Task statement =>
If a line in the listing below contains "prev", return that line.

----- Stored data

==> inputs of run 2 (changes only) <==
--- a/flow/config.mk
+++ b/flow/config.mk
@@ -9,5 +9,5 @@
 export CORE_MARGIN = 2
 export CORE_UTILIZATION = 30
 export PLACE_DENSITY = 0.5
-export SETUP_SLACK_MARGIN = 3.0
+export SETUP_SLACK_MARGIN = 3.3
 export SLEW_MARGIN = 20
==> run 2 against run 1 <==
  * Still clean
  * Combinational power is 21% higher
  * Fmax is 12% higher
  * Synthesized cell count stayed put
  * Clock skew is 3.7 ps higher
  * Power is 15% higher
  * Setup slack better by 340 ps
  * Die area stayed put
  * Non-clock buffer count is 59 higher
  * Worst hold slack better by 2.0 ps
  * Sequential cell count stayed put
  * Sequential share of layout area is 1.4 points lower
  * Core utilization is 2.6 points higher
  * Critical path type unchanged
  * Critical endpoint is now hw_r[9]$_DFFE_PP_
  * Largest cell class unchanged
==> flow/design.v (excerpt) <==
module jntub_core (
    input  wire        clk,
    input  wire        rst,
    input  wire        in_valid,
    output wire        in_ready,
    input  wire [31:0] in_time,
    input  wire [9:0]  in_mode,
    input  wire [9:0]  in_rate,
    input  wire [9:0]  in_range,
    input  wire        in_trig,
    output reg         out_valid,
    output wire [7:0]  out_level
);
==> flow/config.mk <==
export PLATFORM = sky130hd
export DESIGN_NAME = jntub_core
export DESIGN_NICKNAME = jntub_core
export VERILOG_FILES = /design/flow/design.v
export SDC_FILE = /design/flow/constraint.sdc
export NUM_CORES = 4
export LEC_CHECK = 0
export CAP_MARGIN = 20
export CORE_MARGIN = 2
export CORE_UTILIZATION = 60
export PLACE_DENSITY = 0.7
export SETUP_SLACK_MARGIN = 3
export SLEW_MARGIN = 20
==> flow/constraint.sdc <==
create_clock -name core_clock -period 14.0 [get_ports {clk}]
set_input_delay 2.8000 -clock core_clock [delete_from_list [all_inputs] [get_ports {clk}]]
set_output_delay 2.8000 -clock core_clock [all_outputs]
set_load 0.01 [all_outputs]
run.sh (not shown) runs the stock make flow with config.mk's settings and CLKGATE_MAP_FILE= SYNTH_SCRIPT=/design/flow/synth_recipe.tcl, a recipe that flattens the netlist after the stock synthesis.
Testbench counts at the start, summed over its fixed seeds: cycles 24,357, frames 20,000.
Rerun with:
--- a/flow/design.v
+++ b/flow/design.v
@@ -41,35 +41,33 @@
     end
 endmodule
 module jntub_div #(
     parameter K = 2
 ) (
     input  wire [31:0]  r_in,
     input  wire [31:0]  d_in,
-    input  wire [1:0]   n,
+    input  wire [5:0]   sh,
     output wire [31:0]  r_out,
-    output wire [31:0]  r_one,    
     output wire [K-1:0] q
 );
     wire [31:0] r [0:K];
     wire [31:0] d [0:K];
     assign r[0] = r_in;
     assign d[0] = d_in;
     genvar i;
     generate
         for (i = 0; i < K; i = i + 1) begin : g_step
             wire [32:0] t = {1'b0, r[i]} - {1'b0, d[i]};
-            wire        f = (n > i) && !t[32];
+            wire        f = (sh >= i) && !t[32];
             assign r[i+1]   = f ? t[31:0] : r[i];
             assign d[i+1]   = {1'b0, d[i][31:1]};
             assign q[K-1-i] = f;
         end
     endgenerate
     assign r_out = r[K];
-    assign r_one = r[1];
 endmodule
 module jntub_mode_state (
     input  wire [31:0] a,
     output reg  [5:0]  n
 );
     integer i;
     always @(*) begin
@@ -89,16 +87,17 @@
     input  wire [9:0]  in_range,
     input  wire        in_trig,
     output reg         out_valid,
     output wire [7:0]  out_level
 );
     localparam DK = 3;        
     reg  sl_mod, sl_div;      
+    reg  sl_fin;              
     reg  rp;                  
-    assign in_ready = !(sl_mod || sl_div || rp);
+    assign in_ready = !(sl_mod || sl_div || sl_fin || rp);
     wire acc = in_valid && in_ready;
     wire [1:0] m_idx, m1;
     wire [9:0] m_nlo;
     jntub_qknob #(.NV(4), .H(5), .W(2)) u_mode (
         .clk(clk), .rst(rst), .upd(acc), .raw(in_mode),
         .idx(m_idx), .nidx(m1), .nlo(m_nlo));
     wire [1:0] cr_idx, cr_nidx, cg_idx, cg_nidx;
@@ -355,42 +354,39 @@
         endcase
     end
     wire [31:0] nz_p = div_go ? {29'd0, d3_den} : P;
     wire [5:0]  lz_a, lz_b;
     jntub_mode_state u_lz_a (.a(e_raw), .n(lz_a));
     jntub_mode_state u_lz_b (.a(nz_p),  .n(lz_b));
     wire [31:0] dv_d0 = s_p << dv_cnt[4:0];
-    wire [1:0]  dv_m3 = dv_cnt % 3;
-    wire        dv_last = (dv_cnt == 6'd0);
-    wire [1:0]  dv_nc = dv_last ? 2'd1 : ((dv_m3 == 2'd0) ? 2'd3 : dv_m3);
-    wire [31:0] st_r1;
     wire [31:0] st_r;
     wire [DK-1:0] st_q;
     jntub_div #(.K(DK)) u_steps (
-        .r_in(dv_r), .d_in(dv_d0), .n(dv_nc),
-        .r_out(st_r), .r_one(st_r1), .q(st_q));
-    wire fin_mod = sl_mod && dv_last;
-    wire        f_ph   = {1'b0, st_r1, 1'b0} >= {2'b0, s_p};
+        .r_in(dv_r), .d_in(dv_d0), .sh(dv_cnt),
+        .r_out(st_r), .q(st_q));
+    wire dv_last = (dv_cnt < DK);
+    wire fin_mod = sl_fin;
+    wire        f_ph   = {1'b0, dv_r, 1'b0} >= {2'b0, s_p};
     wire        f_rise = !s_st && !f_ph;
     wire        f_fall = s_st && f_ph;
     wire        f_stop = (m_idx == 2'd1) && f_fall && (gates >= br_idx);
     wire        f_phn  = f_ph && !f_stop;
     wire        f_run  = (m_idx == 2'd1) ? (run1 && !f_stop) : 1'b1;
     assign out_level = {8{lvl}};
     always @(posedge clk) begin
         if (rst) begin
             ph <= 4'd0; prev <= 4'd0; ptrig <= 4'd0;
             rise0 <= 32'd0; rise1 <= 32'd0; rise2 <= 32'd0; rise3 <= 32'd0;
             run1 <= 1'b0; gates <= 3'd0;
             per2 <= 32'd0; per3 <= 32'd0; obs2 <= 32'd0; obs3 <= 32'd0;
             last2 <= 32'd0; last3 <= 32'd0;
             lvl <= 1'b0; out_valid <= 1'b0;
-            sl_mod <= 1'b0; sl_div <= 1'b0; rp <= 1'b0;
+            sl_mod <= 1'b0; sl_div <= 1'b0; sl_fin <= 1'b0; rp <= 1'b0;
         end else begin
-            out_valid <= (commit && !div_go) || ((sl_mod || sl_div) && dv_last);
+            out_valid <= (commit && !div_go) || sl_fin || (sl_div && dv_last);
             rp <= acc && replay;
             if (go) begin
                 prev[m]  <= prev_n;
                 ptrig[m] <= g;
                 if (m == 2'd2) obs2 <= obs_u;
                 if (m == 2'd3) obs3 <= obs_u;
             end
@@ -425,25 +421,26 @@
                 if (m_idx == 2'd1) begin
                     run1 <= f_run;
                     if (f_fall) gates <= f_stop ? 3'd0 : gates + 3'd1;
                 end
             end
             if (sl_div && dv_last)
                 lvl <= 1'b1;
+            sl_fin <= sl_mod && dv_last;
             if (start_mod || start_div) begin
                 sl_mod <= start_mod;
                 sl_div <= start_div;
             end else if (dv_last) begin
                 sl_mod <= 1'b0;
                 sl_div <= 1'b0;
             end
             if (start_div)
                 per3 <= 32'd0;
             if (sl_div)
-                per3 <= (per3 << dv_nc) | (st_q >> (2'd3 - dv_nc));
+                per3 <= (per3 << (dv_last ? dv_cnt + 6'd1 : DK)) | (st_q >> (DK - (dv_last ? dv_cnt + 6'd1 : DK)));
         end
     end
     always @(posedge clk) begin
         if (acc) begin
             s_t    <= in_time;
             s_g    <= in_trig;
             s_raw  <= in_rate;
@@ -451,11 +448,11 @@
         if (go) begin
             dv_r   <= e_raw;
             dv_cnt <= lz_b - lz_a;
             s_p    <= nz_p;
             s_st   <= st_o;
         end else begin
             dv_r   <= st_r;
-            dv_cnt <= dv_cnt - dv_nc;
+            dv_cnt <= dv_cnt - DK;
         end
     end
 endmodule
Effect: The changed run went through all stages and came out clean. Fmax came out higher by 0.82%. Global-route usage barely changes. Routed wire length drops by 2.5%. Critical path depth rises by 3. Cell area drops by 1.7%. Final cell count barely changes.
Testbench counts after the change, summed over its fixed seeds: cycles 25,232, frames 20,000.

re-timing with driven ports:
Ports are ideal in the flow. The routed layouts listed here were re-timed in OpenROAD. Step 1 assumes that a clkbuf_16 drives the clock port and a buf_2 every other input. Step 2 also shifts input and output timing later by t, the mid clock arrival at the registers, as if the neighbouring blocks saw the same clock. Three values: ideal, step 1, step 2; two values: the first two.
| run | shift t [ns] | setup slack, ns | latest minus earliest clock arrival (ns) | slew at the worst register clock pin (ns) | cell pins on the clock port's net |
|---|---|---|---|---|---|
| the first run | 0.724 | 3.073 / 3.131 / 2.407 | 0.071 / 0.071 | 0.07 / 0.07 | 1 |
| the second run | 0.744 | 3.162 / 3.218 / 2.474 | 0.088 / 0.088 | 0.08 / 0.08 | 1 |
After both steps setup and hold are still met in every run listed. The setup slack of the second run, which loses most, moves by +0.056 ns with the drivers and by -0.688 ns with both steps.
This is an optimization exercise on Yosys and OpenROAD, whose aim is small area, not a production implementation. The RTL was checked by simulation tests, not by an equivalence proof against the original design. Power figures rest on the tool's default switching activity, not on a simulated workload.

===== constraint.sdc =====
create_clock -name core_clock -period 12.0 [get_ports {clk}]
set_input_delay 2.4000 -clock core_clock [delete_from_list [all_inputs] [get_ports {clk}]]
set_output_delay 2.4000 -clock core_clock [all_outputs]
set_load 0.01 [all_outputs]

===== flow/run.sh =====
#!/bin/bash
# Standard ORFS layout with these changes:
#  - synthesis maps the logic with an area-oriented ABC script (flow/abc_area.script,
#    selected by ABC_AREA=1) instead of ORFS's, and without extracting half/full
#    adders first; registers are mapped as usual;
#  - port buffers use the smallest buffer cell (buf_1);
#  - a small clock tree (clkbuf_4, no dummy loads), and power recovery after
#    global routing, which downsizes cells with timing slack.
set -euo pipefail
here=$(pwd)
rm -rf scripts_local
cp -r "$FLOW_HOME/scripts" scripts_local
cp flow/abc_area.script scripts_local/abc_area.script
export SCRIPTS_DIR=$here/scripts_local
export ADDER_MAP_FILE=
export BUFFER_PORTS_ARGS="-buffer_cell sky130_fd_sc_hd__buf_1"
export CTS_ARGS="-sink_clustering_enable -repair_clock_nets -dont_use_dummy_load -buf_list sky130_fd_sc_hd__clkbuf_4"
export RECOVER_POWER=100
bash standard.sh > standard_flow.log 2>&1

===== flow/abc_area.script =====
strash
balance -l
resub -K 6 -l
rewrite -l
resub -K 6 -N 2 -l
refactor -l
resub -K 8 -l
balance -l
resub -K 8 -N 2 -l
rewrite -l
resub -K 10 -l
rewrite -z -l
resub -K 10 -N 2 -l
balance -l
resub -K 12 -l
refactor -z -l
resub -K 12 -N 2 -l
rewrite -z -l
balance -l
dch -f
amap
mfs2
strash
balance -l
resub -K 6 -l
rewrite -l
resub -K 6 -N 2 -l
refactor -l
resub -K 8 -l
balance -l
resub -K 8 -N 2 -l
rewrite -l
resub -K 10 -l
rewrite -z -l
resub -K 10 -N 2 -l
balance -l
resub -K 12 -l
refactor -z -l
resub -K 12 -N 2 -l
rewrite -z -l
balance -l
dch -f
amap
mfs2
strash
balance -l
resub -K 6 -l
rewrite -l
resub -K 6 -N 2 -l
refactor -l
resub -K 8 -l
balance -l
resub -K 8 -N 2 -l
rewrite -l
resub -K 10 -l
rewrite -z -l
resub -K 10 -N 2 -l
balance -l
resub -K 12 -l
refactor -z -l
resub -K 12 -N 2 -l
rewrite -z -l
balance -l
dch -f
amap
mfs2
strash
balance -l
resub -K 6 -l
rewrite -l
resub -K 6 -N 2 -l
refactor -l
resub -K 8 -l
balance -l
resub -K 8 -N 2 -l
rewrite -l
resub -K 10 -l
rewrite -z -l
resub -K 10 -N 2 -l
balance -l
resub -K 12 -l
refactor -z -l
resub -K 12 -N 2 -l
rewrite -z -l
balance -l
dch -f
amap

===== standard.sh =====
#!/bin/bash
# synth_recipe.tcl (not shown) runs the flow's synth.tcl, then flattens the netlist and writes it again
# the make line also repeats each setting of config.mk as NAME=value (left out here)
make -C /OpenROAD-flow-scripts/flow DESIGN_CONFIG=/design/flow/config.mk WORK_HOME=/design/flow/orfs CLKGATE_MAP_FILE= SYNTH_SCRIPT=/design/flow/synth_recipe.tcl "${@:-finish}"
Background: an optimization exercise with open tools, aiming at small area, a short achievable clock period and few clock cycles. Do not read the settings as production practice.
Only simulation tests tie the RTL to the original design; equivalence was not proved.
Power figures rest on the tool's default switching activity, not on a simulated workload.

## build 43
Design iono_xact, start of the top module:
module iono_xact (
    input  wire        clk,
    input  wire        rst,
    input  wire        req_valid,
    output wire        req_ready,
    input  wire [2:0]  req_op,
    input  wire        req_bank,
    input  wire [6:0]  req_cmd,
    input  wire [7:0]  req_reg,
    input  wire [7:0]  req_data,
    output wire        rsp_valid,
    output wire        rsp_ok,
    output reg  [7:0]  rsp_value,
    output wire        ex_valid,
    input  wire        ex_ready,
    output wire [1:0]  ex_cs,
    output wire [23:0] ex_tx,
    input  wire        ex_rvalid,
    input  wire [23:0] ex_rx,
    output wire [1:0]  in_err,
    output wire [1:0]  out_err,
    output reg  [1:0]  clr_pending,
    output wire [7:0]  in_inputs0,
    output wire [7:0]  in_inputs1
);
Settings: LEC_CHECK=0, CAP_MARGIN=20, CORE_MARGIN=2, CORE_UTILIZATION=40, SETUP_SLACK_MARGIN=2.4, SLEW_MARGIN=20; clock period 5.0 ns.
standard.sh (not shown) runs the stock make flow with config.mk's settings and CLKGATE_MAP_FILE= SYNTH_SCRIPT=/design/flow/synth_recipe.tcl, a recipe that flattens the netlist after the stock synthesis.
==> flow/flow/run.sh <==
#!/bin/bash
# The standard layout, with two changes to how it is made:
# - the smallest buffer on every input and output port (the standard flow's
#   buffer_ports otherwise picks a larger delay buffer);
# - synthesis does not map to the 3-input XOR/XNOR cells (slow on the CRC trees).
set -euo pipefail
export BUFFER_PORTS_ARGS="-buffer_cell sky130_fd_sc_hd__buf_1"
cd "$(dirname "$0")/.."
plat=$(make -s --no-print-directory -C "$FLOW_HOME" DESIGN_CONFIG="$PWD/config.mk" WORK_HOME="$PWD/orfs" print-DONT_USE_CELLS | sed -n 's/^DONT_USE_CELLS: //p')
extra="sky130_fd_sc_hd__xor3_1 sky130_fd_sc_hd__xor3_2 sky130_fd_sc_hd__xor3_4 sky130_fd_sc_hd__xnor3_1 sky130_fd_sc_hd__xnor3_2 sky130_fd_sc_hd__xnor3_4"
echo "DONT_USE_CELLS: $plat $extra" > dont_use.log
bash standard.sh DONT_USE_CELLS="$plat $extra" finish > standard.log 2>&1
Both conditions hold for build 43: the flow ran to the end and the final layout passed the timing, DRC and antenna checks.
Testbench counts of build 43, summed over its fixed seeds: cycles 10,194.
--- input diff build 43..build 70 ---
--- a/flow/config.mk
+++ b/flow/config.mk
@@ -11 +11 @@
-export SETUP_SLACK_MARGIN = 2.4
+export SETUP_SLACK_MARGIN = 2.5
### Flow results
Of the two candidates, build 43 has the worse highest clock rate and build 70 the better one. Path type of the worst setup path = input pin to output pin: build 43; path type of the worst setup path = flip-flop to output pin: build 70. Build 70 vs build 43: final clock period utilization by the worst path down in build 70. Number of vias per cell, build 70 vs build 43: up slightly. From build 43 to build 70, number of antenna diodes did not move at all. Re cell area after synthesis: no difference whatsoever between build 43 and build 70. Build 43 -> build 70: final cell count increased slightly. Comparing build 70 and build 43, leakage power total is higher on build 70. Relative to build 43, wire length after detailed routing has increased by about 1.4% in build 70.
Edits applied to the flow inputs when going from build 70 to build 24:
--- a/flow/config.mk
+++ b/flow/config.mk
@@ -11 +11 @@
-export SETUP_SLACK_MARGIN = 2.5
+export SETUP_SLACK_MARGIN = 2.6
### Flow results
Build 24 vs. build 70: setup slack rose by 0.017 ns, final weighted congestion of routability-driven global placement went down, clock skew fell by 0.0042 ns, first-pass GRT wire length rose 610 um, final non-filler cell total grew by 2.1%.
Instance area at placement in build 24 vs build 70: up 0.86%
Power density normalized to cell area of build 24 falls short of that of build 70 by a few percent.
Going from build 70 to build 24, the non-clock buffer count was found to have gone up by 17.
Worst slew slack as a fraction of its limit on build 24 is behind build 70.
Lower portion of total power attributed to sequential cells was reported by build 24, not build 70.
#### Input delta (build 89 over build 24)
--- a/flow/config.mk
+++ b/flow/config.mk
@@ -11 +11,3 @@
-export SETUP_SLACK_MARGIN = 2.6
+export CTS_CLUSTER_DIAMETER = 150
+export CTS_CLUSTER_SIZE = 40
+export SETUP_SLACK_MARGIN = 2.5
[summary]
Relative to build 24, the clock buffer count of build 89 is lower by 1.
[build 89 vs build 24] max-slew headroom at the worst pin: higher in build 89
Build 89 reports a higher proportion of cell area spent on the clock network than build 24 does.
Compared with build 24, in build 89 overall power after layout lower; met2 routing resource usage after global routing about even; clock power grew by 8.3%.
Taking build 89 over build 24, the combined area of the multi-input logic cells ratio works out to 0.947.
Number of buffers added for setup after CTS for build 89 is lower than for build 24.
Build 89 ended up with ex_tx[18] as its capture point of the worst path; build 24 ended up with ex_tx[16].
The setup slack of the critical path after layout of build 89 falls short of that of build 24 by 0.017 ns.
Between build 24 and build 89, the difference in number of buffers inserted during clock tree synthesis is negligible.
Max total of fill cells in the finished design across build 24 and build 89: build 89


iono_xact, a different RTL version from the one above (not shown whole).
For scale: roughly 550 cells after synthesis, ~77 flip-flops, about 120 I/O pins, about 5400 µm² of cells after synthesis.
## iono_xact
module iono_xact (
    input  wire        clk,
    input  wire        rst,
    input  wire        req_valid,
    output wire        req_ready,
    input  wire [2:0]  req_op,
    input  wire        req_bank,
    input  wire [6:0]  req_cmd,
    input  wire [7:0]  req_reg,
    input  wire [7:0]  req_data,
    output wire        rsp_valid,
    output wire        rsp_ok,
    output reg  [7:0]  rsp_value,
    output wire        ex_valid,
    input  wire        ex_ready,
    output wire [1:0]  ex_cs,
    output wire [23:0] ex_tx,
    input  wire        ex_rvalid,
    input  wire [23:0] ex_rx,
    output wire [1:0]  in_err,
    output wire [1:0]  out_err,
    output wire [1:0]  clr_pending,
    output wire [7:0]  in_inputs0,
    output wire [7:0]  in_inputs1
);
    localparam [2:0] OP_IN_READ   = 3'd0;
    localparam [2:0] OP_IN_WRITE  = 3'd1;
    localparam [2:0] OP_OUT_READ  = 3'd2;
    localparam [2:0] OP_OUT_WRITE = 3'd3;
    localparam [2:0] OP_OUT_CFG   = 3'd4;
    localparam [2:0] OP_CLEAR     = 3'd5;
    localparam [7:0]  OUT_CMD_READ_REG = 8'h7F;
    localparam [23:0] OUT_RT_FRAME     = 24'h050F03;   
    localparam [1:0]  ATTEMPTS_LAST    = 2'd2;
    reg        busy;       
    reg        vreq;       
    reg        rt;         
    reg        kin;        
    reg        wr;         
    reg        cfg;        
    reg        ldv;        
    reg        bank;
    reg [1:0]  attempt;
    reg        p1ok;       
    reg [15:0] f;          
    reg [6:0]  c;          
    reg        pend;       
    reg        okr;        
  ...
Settings: LEC_CHECK=0, CAP_MARGIN=20, CORE_MARGIN=2, CORE_UTILIZATION=40, SETUP_SLACK_MARGIN=2.2, SLEW_MARGIN=20; clock period 5.0 ns.
==> flow/flow/run.sh <==
#!/bin/bash
# The standard layout, with the smallest buffer on every input and output port
# (the standard flow's buffer_ports otherwise picks a larger delay buffer), and
# without the slow 3-input XOR cells.
set -euo pipefail
export BUFFER_PORTS_ARGS="-buffer_cell sky130_fd_sc_hd__buf_1"
export DONT_USE_CELLS="sky130_fd_sc_hd__xor3_1 sky130_fd_sc_hd__xor3_2 sky130_fd_sc_hd__xor3_4 sky130_fd_sc_hd__xnor3_1 sky130_fd_sc_hd__xnor3_2 sky130_fd_sc_hd__xnor3_4"
bash standard.sh > standard.log 2>&1
The baseline produced a clean layout.
Testbench counts at the start, summed over its fixed seeds: cycles 10,194.
Then changed:
==> flow/flow/run.sh (replaced) <==
#!/bin/bash
# The standard layout, with the smallest buffer on every input and output port
# (the standard flow's buffer_ports otherwise picks a larger delay buffer).
set -euo pipefail
export BUFFER_PORTS_ARGS="-buffer_cell sky130_fd_sc_hd__buf_1"
bash standard.sh > standard.log 2>&1
Settings changed: SETUP_SLACK_MARGIN 2.2 to unset.
=> Core utilization falls by 8.4 points. Critical path depth is lower by 1. Total power goes down by roughly a tenth. Final area shrinks by about a fifth. Count of clock-buffer cells in the layout does not change. Non-clock buffer count falls by 58. Routed wire length drops by roughly a tenth. Die area stays the same. Maximum frequency goes down by about a fifth.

----------

Worked solution =>
             ph <= 4'd0; prev <= 4'd0; ptrig <= 4'd0;
                 prev[m]  <= prev_n;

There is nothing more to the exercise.